What to work on ::
Make a word-for-word copy of the entries below from their first line through the line with "localparam int CFG_IDX_W = 3;", and add nothing.

Supplied material ::
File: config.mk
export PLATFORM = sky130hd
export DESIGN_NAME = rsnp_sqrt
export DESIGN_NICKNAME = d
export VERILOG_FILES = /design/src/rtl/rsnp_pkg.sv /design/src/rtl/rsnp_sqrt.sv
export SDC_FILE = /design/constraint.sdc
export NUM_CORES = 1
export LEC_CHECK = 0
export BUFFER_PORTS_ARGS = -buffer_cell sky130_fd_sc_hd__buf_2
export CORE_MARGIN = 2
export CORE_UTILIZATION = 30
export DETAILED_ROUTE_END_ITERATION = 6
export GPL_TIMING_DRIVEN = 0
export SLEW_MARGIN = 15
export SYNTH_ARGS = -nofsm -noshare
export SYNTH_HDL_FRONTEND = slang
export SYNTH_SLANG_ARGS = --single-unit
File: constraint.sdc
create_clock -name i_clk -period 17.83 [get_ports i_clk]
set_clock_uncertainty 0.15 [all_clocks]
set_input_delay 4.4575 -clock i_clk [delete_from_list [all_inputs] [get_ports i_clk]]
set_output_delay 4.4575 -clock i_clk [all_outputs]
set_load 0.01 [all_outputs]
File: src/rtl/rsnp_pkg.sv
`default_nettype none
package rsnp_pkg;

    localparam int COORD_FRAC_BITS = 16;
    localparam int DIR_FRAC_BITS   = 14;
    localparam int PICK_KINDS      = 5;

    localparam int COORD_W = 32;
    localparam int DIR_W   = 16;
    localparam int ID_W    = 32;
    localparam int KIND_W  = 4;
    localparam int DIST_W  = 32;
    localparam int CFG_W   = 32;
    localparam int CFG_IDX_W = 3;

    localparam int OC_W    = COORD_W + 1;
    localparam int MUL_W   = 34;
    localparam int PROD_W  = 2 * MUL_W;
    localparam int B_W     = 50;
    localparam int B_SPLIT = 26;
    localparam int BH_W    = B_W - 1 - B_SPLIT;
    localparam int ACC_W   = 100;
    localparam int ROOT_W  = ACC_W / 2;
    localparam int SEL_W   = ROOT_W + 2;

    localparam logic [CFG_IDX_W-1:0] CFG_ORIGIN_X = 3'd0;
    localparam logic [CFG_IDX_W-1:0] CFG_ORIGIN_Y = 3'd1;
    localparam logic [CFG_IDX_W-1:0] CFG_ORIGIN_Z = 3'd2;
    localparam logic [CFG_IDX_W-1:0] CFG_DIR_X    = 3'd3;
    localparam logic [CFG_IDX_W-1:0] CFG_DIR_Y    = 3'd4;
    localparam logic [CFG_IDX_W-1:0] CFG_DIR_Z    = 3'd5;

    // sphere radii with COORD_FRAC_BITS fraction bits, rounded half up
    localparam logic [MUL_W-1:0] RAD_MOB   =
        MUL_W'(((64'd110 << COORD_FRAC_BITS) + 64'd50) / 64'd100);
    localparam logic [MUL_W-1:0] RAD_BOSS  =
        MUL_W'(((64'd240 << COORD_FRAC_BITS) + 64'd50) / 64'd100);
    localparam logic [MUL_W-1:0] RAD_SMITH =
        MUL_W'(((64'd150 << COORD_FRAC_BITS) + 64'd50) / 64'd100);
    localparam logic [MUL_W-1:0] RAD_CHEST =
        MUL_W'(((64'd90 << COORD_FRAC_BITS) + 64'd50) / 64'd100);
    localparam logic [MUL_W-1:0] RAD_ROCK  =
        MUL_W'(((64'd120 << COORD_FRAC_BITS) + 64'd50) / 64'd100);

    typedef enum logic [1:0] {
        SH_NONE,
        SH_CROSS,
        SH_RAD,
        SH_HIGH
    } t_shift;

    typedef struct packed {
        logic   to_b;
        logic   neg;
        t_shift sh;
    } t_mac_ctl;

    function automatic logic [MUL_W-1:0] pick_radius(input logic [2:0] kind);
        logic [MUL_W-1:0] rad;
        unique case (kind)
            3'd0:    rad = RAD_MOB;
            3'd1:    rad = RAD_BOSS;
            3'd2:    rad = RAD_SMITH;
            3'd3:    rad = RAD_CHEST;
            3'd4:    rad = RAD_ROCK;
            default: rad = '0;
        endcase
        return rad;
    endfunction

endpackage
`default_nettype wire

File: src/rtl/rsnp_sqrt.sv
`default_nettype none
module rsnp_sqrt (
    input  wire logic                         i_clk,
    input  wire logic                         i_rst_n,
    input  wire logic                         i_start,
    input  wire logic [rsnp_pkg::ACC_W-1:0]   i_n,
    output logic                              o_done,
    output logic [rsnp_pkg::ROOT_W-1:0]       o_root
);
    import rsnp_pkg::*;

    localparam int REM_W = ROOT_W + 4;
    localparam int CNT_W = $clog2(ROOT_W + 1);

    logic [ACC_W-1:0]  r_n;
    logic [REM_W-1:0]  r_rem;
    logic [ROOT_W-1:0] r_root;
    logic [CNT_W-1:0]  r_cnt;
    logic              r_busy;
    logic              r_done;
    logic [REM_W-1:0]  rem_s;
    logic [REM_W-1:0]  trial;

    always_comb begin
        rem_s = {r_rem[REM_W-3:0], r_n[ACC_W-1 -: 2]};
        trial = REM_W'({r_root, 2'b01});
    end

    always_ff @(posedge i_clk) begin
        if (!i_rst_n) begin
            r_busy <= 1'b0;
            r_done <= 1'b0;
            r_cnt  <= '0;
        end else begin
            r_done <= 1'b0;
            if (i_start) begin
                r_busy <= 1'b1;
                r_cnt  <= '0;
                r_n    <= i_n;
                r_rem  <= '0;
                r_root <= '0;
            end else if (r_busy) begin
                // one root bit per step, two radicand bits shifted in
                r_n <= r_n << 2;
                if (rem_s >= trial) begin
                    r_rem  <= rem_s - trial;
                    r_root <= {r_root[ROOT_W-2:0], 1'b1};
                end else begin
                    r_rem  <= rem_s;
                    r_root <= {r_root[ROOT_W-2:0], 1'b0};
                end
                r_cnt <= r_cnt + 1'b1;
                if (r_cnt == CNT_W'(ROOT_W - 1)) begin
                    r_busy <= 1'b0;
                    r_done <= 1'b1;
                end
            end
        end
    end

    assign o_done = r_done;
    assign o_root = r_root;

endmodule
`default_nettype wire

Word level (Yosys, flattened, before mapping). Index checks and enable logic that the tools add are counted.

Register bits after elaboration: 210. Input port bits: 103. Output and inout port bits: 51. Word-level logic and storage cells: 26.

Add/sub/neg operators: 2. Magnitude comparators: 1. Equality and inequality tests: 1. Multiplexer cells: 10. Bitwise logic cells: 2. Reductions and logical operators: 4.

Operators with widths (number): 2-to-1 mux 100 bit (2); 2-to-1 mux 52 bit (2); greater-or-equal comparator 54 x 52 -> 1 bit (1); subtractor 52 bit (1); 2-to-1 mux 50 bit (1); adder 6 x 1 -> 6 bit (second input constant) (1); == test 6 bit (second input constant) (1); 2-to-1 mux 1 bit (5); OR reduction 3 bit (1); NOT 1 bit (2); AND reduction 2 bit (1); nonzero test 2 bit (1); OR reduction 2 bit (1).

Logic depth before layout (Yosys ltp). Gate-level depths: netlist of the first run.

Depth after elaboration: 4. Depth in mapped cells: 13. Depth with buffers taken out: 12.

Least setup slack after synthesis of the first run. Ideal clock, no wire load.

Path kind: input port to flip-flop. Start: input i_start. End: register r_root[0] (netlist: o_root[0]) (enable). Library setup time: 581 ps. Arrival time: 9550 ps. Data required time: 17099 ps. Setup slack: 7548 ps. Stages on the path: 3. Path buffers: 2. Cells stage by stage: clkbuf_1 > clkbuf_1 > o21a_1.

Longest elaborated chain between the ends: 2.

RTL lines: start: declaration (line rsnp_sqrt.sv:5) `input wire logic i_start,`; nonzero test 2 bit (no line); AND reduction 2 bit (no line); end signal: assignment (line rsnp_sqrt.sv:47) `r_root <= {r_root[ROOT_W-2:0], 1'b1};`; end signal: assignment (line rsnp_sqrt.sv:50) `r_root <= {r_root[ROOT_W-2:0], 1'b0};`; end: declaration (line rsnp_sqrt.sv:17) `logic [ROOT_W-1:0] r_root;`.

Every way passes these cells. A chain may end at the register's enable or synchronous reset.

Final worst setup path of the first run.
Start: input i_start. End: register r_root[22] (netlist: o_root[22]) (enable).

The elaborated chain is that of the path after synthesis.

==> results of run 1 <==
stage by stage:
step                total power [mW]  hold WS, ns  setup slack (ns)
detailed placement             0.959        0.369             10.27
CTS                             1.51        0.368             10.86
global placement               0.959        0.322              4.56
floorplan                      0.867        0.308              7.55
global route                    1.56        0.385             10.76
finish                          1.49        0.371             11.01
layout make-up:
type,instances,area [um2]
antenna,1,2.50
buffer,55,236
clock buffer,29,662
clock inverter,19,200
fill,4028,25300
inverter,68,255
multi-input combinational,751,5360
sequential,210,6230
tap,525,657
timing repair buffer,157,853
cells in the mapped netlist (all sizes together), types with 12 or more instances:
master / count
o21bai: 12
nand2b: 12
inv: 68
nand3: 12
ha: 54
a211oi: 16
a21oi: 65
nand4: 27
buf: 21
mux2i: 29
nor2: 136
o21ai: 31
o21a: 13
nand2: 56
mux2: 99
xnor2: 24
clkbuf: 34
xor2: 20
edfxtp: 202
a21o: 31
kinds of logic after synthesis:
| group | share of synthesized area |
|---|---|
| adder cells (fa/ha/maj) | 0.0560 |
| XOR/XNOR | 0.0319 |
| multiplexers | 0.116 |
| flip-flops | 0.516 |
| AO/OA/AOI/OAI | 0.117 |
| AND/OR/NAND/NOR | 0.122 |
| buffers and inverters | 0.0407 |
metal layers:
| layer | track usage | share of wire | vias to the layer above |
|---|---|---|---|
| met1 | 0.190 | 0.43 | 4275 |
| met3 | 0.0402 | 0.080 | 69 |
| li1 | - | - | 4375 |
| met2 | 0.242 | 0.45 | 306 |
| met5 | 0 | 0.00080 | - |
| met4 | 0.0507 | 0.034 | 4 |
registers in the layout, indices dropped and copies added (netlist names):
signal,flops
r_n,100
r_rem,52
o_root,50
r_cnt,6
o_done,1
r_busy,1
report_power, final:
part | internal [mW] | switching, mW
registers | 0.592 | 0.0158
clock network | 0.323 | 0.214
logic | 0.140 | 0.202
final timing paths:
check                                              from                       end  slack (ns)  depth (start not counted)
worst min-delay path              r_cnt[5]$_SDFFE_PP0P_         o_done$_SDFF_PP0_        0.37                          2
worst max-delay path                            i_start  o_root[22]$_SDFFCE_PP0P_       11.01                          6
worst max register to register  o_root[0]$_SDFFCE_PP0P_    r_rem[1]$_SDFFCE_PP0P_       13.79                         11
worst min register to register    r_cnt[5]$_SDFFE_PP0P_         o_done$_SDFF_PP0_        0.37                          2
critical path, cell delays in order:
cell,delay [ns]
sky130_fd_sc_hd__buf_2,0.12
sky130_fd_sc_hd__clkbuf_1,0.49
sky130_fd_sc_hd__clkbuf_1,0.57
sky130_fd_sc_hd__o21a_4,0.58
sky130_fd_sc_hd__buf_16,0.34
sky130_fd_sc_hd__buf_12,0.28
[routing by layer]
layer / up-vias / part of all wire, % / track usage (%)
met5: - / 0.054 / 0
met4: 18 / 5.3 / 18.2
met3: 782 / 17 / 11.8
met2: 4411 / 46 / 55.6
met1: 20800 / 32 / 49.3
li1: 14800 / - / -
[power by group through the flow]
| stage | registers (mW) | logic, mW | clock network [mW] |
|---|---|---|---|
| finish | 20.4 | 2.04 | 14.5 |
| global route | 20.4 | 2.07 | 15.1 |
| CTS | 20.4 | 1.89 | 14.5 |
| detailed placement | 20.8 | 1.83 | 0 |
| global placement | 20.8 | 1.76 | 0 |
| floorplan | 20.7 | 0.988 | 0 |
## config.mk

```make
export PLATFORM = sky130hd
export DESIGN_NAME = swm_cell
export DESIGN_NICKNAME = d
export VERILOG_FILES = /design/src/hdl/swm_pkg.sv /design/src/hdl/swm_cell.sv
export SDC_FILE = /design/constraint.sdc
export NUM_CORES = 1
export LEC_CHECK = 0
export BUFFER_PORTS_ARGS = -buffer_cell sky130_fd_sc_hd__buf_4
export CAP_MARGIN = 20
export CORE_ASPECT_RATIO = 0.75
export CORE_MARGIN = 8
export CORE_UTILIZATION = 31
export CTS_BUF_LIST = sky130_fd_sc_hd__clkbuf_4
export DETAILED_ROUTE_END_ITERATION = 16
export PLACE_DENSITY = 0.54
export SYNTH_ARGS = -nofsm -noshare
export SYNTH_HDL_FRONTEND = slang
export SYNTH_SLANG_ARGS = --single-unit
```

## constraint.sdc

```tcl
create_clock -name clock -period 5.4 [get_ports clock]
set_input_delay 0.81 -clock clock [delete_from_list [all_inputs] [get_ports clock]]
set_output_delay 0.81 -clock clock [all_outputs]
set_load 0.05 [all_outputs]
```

Your solution ::
File: config.mk
export PLATFORM = sky130hd
export DESIGN_NAME = rsnp_sqrt
export DESIGN_NICKNAME = d
export VERILOG_FILES = /design/src/rtl/rsnp_pkg.sv /design/src/rtl/rsnp_sqrt.sv
export SDC_FILE = /design/constraint.sdc
export NUM_CORES = 1
export LEC_CHECK = 0
export BUFFER_PORTS_ARGS = -buffer_cell sky130_fd_sc_hd__buf_2
export CORE_MARGIN = 2
export CORE_UTILIZATION = 30
export DETAILED_ROUTE_END_ITERATION = 6
export GPL_TIMING_DRIVEN = 0
export SLEW_MARGIN = 15
export SYNTH_ARGS = -nofsm -noshare
export SYNTH_HDL_FRONTEND = slang
export SYNTH_SLANG_ARGS = --single-unit
File: constraint.sdc
create_clock -name i_clk -period 17.83 [get_ports i_clk]
set_clock_uncertainty 0.15 [all_clocks]
set_input_delay 4.4575 -clock i_clk [delete_from_list [all_inputs] [get_ports i_clk]]
set_output_delay 4.4575 -clock i_clk [all_outputs]
set_load 0.01 [all_outputs]
File: src/rtl/rsnp_pkg.sv
`default_nettype none
package rsnp_pkg;

    localparam int COORD_FRAC_BITS = 16;
    localparam int DIR_FRAC_BITS   = 14;
    localparam int PICK_KINDS      = 5;

    localparam int COORD_W = 32;
    localparam int DIR_W   = 16;
    localparam int ID_W    = 32;
    localparam int KIND_W  = 4;
    localparam int DIST_W  = 32;
    localparam int CFG_W   = 32;
    localparam int CFG_IDX_W = 3;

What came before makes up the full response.